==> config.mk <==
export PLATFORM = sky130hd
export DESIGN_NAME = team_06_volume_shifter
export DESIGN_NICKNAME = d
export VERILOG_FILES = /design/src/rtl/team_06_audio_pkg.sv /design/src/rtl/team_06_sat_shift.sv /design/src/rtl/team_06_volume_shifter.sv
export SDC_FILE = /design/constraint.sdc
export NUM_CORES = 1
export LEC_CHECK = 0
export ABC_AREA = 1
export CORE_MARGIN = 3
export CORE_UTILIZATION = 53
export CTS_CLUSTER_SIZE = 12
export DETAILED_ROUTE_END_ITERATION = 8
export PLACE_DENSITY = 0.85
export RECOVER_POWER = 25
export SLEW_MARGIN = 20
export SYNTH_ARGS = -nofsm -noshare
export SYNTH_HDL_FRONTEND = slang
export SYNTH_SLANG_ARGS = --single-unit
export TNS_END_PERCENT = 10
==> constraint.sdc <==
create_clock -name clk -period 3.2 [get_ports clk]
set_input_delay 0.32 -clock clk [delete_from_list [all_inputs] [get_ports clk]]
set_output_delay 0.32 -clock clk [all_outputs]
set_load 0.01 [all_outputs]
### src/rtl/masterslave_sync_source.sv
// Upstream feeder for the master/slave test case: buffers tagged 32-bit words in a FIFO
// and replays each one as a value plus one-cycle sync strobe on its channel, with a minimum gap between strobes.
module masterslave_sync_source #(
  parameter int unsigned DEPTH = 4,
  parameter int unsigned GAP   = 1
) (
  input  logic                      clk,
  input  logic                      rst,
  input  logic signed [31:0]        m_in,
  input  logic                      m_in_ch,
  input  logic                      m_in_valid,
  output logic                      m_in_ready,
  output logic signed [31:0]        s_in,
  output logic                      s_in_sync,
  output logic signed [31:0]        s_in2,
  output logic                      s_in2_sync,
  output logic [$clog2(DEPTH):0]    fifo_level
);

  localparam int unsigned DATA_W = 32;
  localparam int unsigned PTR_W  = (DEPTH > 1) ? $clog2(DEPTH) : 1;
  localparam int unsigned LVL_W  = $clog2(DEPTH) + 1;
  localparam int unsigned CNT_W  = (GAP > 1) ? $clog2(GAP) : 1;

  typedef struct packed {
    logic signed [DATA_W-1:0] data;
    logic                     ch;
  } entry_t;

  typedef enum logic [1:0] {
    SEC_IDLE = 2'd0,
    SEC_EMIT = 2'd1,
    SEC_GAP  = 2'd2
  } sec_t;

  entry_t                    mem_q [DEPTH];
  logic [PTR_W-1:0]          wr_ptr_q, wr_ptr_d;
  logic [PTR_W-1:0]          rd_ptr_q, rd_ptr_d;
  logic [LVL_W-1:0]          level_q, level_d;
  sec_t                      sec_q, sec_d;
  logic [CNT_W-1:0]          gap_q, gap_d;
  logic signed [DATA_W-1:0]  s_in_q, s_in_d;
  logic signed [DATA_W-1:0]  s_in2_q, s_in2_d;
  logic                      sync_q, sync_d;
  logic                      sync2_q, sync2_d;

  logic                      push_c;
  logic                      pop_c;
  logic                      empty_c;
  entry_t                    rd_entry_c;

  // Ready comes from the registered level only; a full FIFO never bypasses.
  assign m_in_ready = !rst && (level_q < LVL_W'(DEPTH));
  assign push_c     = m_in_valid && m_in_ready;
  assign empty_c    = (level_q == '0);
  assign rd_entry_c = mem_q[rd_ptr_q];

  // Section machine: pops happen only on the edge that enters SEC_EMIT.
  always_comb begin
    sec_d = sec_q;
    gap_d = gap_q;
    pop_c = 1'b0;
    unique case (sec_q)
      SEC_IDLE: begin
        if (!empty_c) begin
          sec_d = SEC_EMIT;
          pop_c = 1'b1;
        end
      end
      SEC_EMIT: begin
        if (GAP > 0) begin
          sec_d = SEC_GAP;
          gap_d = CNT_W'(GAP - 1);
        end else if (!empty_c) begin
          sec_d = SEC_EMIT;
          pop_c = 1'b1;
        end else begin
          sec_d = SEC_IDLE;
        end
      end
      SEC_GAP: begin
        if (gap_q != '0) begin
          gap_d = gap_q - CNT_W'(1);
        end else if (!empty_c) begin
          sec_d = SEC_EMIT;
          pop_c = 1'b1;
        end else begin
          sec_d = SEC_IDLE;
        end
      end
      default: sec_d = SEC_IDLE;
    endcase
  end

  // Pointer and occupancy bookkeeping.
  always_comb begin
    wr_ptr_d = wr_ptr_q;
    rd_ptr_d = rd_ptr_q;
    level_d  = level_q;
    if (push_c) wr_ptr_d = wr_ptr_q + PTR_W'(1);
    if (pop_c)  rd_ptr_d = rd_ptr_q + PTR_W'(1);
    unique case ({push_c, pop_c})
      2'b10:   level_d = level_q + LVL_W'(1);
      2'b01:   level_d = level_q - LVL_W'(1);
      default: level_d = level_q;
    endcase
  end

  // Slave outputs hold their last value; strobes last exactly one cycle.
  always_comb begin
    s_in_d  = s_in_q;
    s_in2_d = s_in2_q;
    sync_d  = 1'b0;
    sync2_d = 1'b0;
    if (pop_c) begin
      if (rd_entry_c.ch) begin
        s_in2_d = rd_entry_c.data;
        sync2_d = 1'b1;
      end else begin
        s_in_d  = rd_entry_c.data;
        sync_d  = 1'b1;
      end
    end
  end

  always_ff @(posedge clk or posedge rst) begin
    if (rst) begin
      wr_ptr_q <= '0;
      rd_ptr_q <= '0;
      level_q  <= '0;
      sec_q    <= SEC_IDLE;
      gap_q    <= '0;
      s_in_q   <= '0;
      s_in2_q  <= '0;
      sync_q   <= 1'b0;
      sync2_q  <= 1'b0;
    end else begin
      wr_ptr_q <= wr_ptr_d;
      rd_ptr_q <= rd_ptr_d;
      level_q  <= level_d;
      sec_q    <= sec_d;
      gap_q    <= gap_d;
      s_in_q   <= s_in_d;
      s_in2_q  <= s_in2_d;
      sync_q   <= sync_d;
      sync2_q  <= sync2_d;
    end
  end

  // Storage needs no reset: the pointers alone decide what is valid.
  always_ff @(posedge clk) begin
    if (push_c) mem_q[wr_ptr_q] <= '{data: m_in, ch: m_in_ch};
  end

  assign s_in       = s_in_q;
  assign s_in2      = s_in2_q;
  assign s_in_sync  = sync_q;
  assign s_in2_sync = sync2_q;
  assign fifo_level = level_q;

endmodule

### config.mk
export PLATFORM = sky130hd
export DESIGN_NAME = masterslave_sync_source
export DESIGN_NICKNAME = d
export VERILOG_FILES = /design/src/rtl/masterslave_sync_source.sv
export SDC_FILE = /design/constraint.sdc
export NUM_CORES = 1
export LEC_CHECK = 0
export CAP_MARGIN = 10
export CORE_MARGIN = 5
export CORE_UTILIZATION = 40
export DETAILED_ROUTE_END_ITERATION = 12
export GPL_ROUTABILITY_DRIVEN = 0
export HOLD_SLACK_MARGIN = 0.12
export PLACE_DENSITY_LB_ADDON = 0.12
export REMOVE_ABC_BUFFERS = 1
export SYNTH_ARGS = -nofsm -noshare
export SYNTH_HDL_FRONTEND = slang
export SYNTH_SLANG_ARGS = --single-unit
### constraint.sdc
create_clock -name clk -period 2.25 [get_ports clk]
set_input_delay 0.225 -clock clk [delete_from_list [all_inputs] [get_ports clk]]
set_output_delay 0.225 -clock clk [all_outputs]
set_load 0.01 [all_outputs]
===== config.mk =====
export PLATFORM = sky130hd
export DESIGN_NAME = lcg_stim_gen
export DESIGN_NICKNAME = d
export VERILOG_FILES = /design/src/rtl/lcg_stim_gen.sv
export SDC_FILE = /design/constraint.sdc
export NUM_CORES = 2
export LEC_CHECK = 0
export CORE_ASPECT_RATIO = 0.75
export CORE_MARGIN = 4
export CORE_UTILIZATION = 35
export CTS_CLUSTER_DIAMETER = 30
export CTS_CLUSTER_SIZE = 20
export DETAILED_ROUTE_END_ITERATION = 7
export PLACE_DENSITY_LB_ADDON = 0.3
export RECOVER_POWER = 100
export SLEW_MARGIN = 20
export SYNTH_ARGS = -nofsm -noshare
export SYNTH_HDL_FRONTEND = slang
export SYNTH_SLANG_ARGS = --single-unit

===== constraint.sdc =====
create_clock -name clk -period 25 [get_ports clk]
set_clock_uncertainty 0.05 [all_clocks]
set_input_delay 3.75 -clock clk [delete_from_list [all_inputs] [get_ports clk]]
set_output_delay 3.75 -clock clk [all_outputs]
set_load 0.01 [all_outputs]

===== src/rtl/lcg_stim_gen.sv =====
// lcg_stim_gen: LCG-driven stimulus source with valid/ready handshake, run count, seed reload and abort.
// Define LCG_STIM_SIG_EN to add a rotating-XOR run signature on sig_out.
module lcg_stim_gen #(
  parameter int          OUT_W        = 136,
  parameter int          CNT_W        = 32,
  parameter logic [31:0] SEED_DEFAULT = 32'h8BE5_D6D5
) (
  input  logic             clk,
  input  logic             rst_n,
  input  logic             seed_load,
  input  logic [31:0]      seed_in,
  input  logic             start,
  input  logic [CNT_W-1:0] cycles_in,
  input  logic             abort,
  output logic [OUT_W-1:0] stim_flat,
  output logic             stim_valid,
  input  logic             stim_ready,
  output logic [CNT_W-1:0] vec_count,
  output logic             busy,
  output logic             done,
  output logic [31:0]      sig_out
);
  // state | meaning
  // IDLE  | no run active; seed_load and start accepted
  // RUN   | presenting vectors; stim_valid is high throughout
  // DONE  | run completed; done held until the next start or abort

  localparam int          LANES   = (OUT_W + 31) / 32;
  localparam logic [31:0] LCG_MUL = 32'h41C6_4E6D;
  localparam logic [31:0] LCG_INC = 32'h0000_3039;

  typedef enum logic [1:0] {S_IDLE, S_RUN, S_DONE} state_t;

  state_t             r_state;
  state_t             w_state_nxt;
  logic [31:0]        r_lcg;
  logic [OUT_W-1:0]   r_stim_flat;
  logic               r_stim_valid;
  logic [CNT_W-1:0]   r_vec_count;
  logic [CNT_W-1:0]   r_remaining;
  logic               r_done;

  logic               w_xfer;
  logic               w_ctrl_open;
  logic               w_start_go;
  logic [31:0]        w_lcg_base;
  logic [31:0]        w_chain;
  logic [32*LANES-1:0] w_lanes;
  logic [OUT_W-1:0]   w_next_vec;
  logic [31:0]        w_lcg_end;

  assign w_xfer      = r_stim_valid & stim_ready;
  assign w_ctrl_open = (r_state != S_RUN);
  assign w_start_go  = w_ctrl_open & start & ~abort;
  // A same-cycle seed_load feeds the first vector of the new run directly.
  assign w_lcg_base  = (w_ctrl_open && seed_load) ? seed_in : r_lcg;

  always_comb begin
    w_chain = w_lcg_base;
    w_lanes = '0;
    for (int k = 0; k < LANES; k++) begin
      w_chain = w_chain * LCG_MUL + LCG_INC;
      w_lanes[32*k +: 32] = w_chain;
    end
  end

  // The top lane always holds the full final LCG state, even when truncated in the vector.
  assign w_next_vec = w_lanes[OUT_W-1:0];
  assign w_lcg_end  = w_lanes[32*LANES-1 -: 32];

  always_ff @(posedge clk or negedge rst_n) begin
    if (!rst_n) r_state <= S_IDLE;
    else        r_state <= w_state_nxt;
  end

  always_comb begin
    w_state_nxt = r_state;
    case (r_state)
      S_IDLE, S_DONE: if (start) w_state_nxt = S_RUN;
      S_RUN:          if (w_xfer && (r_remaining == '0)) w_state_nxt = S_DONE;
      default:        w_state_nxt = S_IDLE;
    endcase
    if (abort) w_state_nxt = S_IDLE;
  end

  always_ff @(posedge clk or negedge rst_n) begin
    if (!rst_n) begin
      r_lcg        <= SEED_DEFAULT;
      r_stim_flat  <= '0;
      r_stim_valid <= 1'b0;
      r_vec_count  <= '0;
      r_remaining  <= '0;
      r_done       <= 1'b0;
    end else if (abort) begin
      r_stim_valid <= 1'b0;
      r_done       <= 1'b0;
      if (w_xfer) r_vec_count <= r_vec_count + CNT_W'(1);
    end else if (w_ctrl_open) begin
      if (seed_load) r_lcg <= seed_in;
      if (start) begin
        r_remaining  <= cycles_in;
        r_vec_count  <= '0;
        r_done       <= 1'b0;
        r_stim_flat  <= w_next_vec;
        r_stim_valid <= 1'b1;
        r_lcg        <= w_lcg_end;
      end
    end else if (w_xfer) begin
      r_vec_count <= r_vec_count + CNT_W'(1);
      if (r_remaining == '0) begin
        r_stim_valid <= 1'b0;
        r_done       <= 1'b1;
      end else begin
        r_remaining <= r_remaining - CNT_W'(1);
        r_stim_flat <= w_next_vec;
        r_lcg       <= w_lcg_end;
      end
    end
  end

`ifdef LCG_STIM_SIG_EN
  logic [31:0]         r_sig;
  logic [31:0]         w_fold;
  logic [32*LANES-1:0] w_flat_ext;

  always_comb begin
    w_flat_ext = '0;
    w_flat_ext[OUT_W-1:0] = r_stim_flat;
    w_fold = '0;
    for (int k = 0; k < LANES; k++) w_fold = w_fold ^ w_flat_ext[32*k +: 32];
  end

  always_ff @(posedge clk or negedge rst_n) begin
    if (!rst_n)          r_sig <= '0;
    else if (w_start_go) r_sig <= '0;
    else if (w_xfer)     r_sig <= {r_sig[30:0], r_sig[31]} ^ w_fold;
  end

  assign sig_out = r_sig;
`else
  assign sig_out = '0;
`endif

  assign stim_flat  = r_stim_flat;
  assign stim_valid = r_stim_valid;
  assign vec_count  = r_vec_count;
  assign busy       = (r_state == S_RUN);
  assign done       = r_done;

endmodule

--------

From the first line of the data above through the line containing "### src/rtl/masterslave_sync_source.sv", repeat each line exactly, and add nothing.

==> config.mk <==
export PLATFORM = sky130hd
export DESIGN_NAME = team_06_volume_shifter
export DESIGN_NICKNAME = d
export VERILOG_FILES = /design/src/rtl/team_06_audio_pkg.sv /design/src/rtl/team_06_sat_shift.sv /design/src/rtl/team_06_volume_shifter.sv
export SDC_FILE = /design/constraint.sdc
export NUM_CORES = 1
export LEC_CHECK = 0
export ABC_AREA = 1
export CORE_MARGIN = 3
export CORE_UTILIZATION = 53
export CTS_CLUSTER_SIZE = 12
export DETAILED_ROUTE_END_ITERATION = 8
export PLACE_DENSITY = 0.85
export RECOVER_POWER = 25
export SLEW_MARGIN = 20
export SYNTH_ARGS = -nofsm -noshare
export SYNTH_HDL_FRONTEND = slang
export SYNTH_SLANG_ARGS = --single-unit
export TNS_END_PERCENT = 10
==> constraint.sdc <==
create_clock -name clk -period 3.2 [get_ports clk]
set_input_delay 0.32 -clock clk [delete_from_list [all_inputs] [get_ports clk]]
set_output_delay 0.32 -clock clk [all_outputs]
set_load 0.01 [all_outputs]
### src/rtl/masterslave_sync_source.sv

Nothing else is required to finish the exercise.